The 1969 edition uses a simple "I Go, You Go" alternating turn system taken from Avalon Hill's 1914, where one player moves and fires, followed by the other player. When both players have moved, this completes one game turn, which represents 3 days.

In the 1978 edition, the game mechanics have been revised to be identical to those used in SPI's The Great War in the East, a collection of wargames about battles on the Eastern Front. An alternating turn system is still used, but in addition, all units must be supplied and within a certain number of hexes of their Command Headquarters in order to move and attack. The game also puts emphasis on tactical capabilities — every unit has a rating that affects all of their actions. There is also a provision for three players — one player plays the German side, and the other two each control one of the Russian armies, with the proviso that the Russian players cannot communicate with each other unless the German player can also listen.

==Publication history==
In 1969, SPI co-founder Jim Dunnigan created a Test Series of wargames to test the market for small, fast, cheap games. To reduce costs, the Test Series games were packaged in ziplock bags with thin paper counters, small single-color paper hex grid maps, and typewritten rules. One of these was Tannenberg, a game about the Eastern Front battle that was specifically designed to be a companion piece to 1914, a wargame that Dunnigan had designed for Avalon Hill that focused on the first few weeks on the Western Front.
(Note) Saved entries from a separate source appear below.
## config.mk

```make
export PLATFORM = sky130hd
export DESIGN_NAME = zoom_crop_window_control
export DESIGN_NICKNAME = d
export VERILOG_FILES = /design/src/design/zcw_pkg.sv /design/src/design/zcw_ram.sv /design/src/design/zcw_div.sv /design/src/design/zcw_ctrl.sv /design/src/design/zcw_dp.sv /design/src/design/zoom_crop_window_control.sv
export SDC_FILE = /design/constraint.sdc
export NUM_CORES = 2
export LEC_CHECK = 0
export BUFFER_PORTS_ARGS = -buffer_cell sky130_fd_sc_hd__buf_2
export CORE_MARGIN = 2
export CORE_UTILIZATION = 40
export CTS_BUF_LIST = sky130_fd_sc_hd__clkbuf_8
export CTS_CLUSTER_DIAMETER = 80
export CTS_CLUSTER_SIZE = 12
export DETAILED_ROUTE_END_ITERATION = 8
export SLEW_MARGIN = 10
export SYNTH_ARGS = -nofsm -noshare
export SYNTH_HDL_FRONTEND = slang
export SYNTH_SLANG_ARGS = --single-unit
```

## constraint.sdc

```tcl
create_clock -name clk -period 11.4 [get_ports clk]
set_input_delay 0.57 -clock clk [delete_from_list [all_inputs] [get_ports clk]]
set_output_delay 0.57 -clock clk [all_outputs]
set_load 0.02 [all_outputs]
```
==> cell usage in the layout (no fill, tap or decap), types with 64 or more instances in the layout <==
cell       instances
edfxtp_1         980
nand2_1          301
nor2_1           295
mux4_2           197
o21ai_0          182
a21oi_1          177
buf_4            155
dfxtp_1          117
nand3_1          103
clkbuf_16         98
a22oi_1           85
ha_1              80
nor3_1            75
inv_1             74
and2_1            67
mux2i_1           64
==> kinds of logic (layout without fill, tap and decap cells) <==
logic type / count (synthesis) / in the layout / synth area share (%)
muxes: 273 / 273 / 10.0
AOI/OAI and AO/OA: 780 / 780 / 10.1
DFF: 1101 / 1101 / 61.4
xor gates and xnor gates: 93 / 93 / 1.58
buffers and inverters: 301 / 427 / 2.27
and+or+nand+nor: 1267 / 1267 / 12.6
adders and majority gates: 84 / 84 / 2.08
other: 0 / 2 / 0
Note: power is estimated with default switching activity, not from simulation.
--- src/flat_wrapper.sv ---
// flat-port wrapper written by rule: the top's interface ports become plain ports
module bmp_palette_to_rgb565_decoder_flat import bptr_pkg::*;
  (clk, arst_n, byte_in_valid, byte_in_data_byte, byte_in_start_of_file, byte_in_ready, pixel_out_valid, pixel_out_pixel_color, pixel_out_pixel_column, pixel_out_pixel_row, pixel_out_status, pixel_out_last_of_image, pixel_out_ready);
  bptr_byte_if byte_in_i ();
  bptr_pixel_if pixel_out_i ();
  input logic clk;
  input logic arst_n;
  input wire logic [$bits(byte_in_i.valid)-1:0] byte_in_valid;
  input wire logic [$bits(byte_in_i.data_byte)-1:0] byte_in_data_byte;
  input wire logic [$bits(byte_in_i.start_of_file)-1:0] byte_in_start_of_file;
  output wire logic [$bits(byte_in_i.ready)-1:0] byte_in_ready;
  output wire logic [$bits(pixel_out_i.valid)-1:0] pixel_out_valid;
  output wire logic [$bits(pixel_out_i.pixel_color)-1:0] pixel_out_pixel_color;
  output wire logic [$bits(pixel_out_i.pixel_column)-1:0] pixel_out_pixel_column;
  output wire logic [$bits(pixel_out_i.pixel_row)-1:0] pixel_out_pixel_row;
  output wire logic [$bits(pixel_out_i.status)-1:0] pixel_out_status;
  output wire logic [$bits(pixel_out_i.last_of_image)-1:0] pixel_out_last_of_image;
  input wire logic [$bits(pixel_out_i.ready)-1:0] pixel_out_ready;
  assign byte_in_i.valid = byte_in_valid;
  assign byte_in_i.data_byte = byte_in_data_byte;
  assign byte_in_i.start_of_file = byte_in_start_of_file;
  assign byte_in_ready = byte_in_i.ready;
  assign pixel_out_valid = pixel_out_i.valid;
  assign pixel_out_pixel_color = pixel_out_i.pixel_color;
  assign pixel_out_pixel_column = pixel_out_i.pixel_column;
  assign pixel_out_pixel_row = pixel_out_i.pixel_row;
  assign pixel_out_status = pixel_out_i.status;
  assign pixel_out_last_of_image = pixel_out_i.last_of_image;
  assign pixel_out_i.ready = pixel_out_ready;
  bmp_palette_to_rgb565_decoder u_core (.clk(clk), .arst_n(arst_n), .byte_in(byte_in_i), .pixel_out(pixel_out_i));
endmodule
===== config.mk =====
export PLATFORM = sky130hd
export DESIGN_NAME = unicode_to_utf8_converter_top
export DESIGN_NICKNAME = d
export VERILOG_FILES = /design/src/design/u2u8_pkg.sv /design/src/design/u2u8_front.sv /design/src/design/u2u8_queue.sv /design/src/design/u2u8_back.sv /design/src/design/unicode_to_utf8_converter_top.sv
export SDC_FILE = /design/constraint.sdc
export NUM_CORES = 1
export LEC_CHECK = 0
export BUFFER_PORTS_ARGS = -buffer_cell sky130_fd_sc_hd__buf_2
export CAP_MARGIN = 5
export CORE_ASPECT_RATIO = 0.5
export CORE_UTILIZATION = 59
export CTS_CLUSTER_DIAMETER = 200
export DETAILED_ROUTE_END_ITERATION = 12
export GPL_ROUTABILITY_DRIVEN = 0
export PLACE_DENSITY = 0.89
export SLEW_MARGIN = 0
export SYNTH_ARGS = -nofsm -noshare
export SYNTH_HDL_FRONTEND = slang
export SYNTH_SLANG_ARGS = --single-unit
export TNS_END_PERCENT = 50

===== constraint.sdc =====
create_clock -name clk -period 5.5 [get_ports clk]
set_clock_uncertainty 0.1 [all_clocks]
set_input_delay 1.1 -clock clk [delete_from_list [all_inputs] [get_ports clk]]
set_output_delay 1.1 -clock clk [all_outputs]
set_load 0.1 [all_outputs]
In 1978, SPI prepared to publish The Great War in the East. As a promotional item, SPI decided to publish a free companion game in Strategy & Tactics that would use the same rules set as The Great War in the East. David Isbie took Dunnigan's old Tannenberg game and adapted it to the new rules set. The result, Tannenberg: The Opening Battles in the East, 1914, was published as a pull-out game in the July-August 1978 issue of Strategy & Tactics, a month before the release of The Great War in the East. Tannenberg was also offered for sale as a boxed set.

==Reception==
In Issue 25 of Albion, game designer Don Turnbull reviewed the 1969 edition and grumbled about several gaps in the rules, commenting "Tannenberg has been thrown together in a rush, in particular where the rules are concerned. Two instances of glaring omissions will serve to clarify here: nowhere in the rules is any mention made of where each side may deploy units, and nowhere is there any mention of how many supply units each side gets, or where and when they arrive. [...] Such omissions are annoying." Overall, Turnbull didn't find much to like, concluding that there was "little of interest in Tannenberg which is not already displayed, usually better, in other games."

In Issue 14 of Fire & Movement, Friedrich Helfferich noted "This is not a 1914-style slugfest, as some may have feared, but a contest of skillful maneuver, with a gamut of strategic options for both sides and with ample opportunities for tactical finesse." Helfferich concluded, "Tannenberg, in my view, is the best [Strategy & Tactics] game to have come out since Panzergruppe Guderian."

In The Guide to Simulations/Games for Education and Training, Martin Campion discussed the 1978 edition as an educational aid, but warned "The game is intricate — perhaps too intricate for many classes." However he concluded "The three-player game would be a valuable class exercise."

In the 1980 book The Complete Book of Wargames, game designer Jon Freeman was not impressed with the 1978 edition, calling it "another one of those good-simulation-but-bad-games for which SPI has been notorious." Although Freeman agreed that the game encapsulated the feeling of World War I warfare, he also noted "The restrictions of the supply system and the limited command control lead to massive assaults rather than anything fancy or interesting like encirclements or flanking maneuvers." Freeman concluded by giving the game an Overall Evaluation of "Fair to Good", saying, "As a solitaire simulation for the historian, this will do nicely (once or twice), but as a contest Tannenberg falls far short of the mark."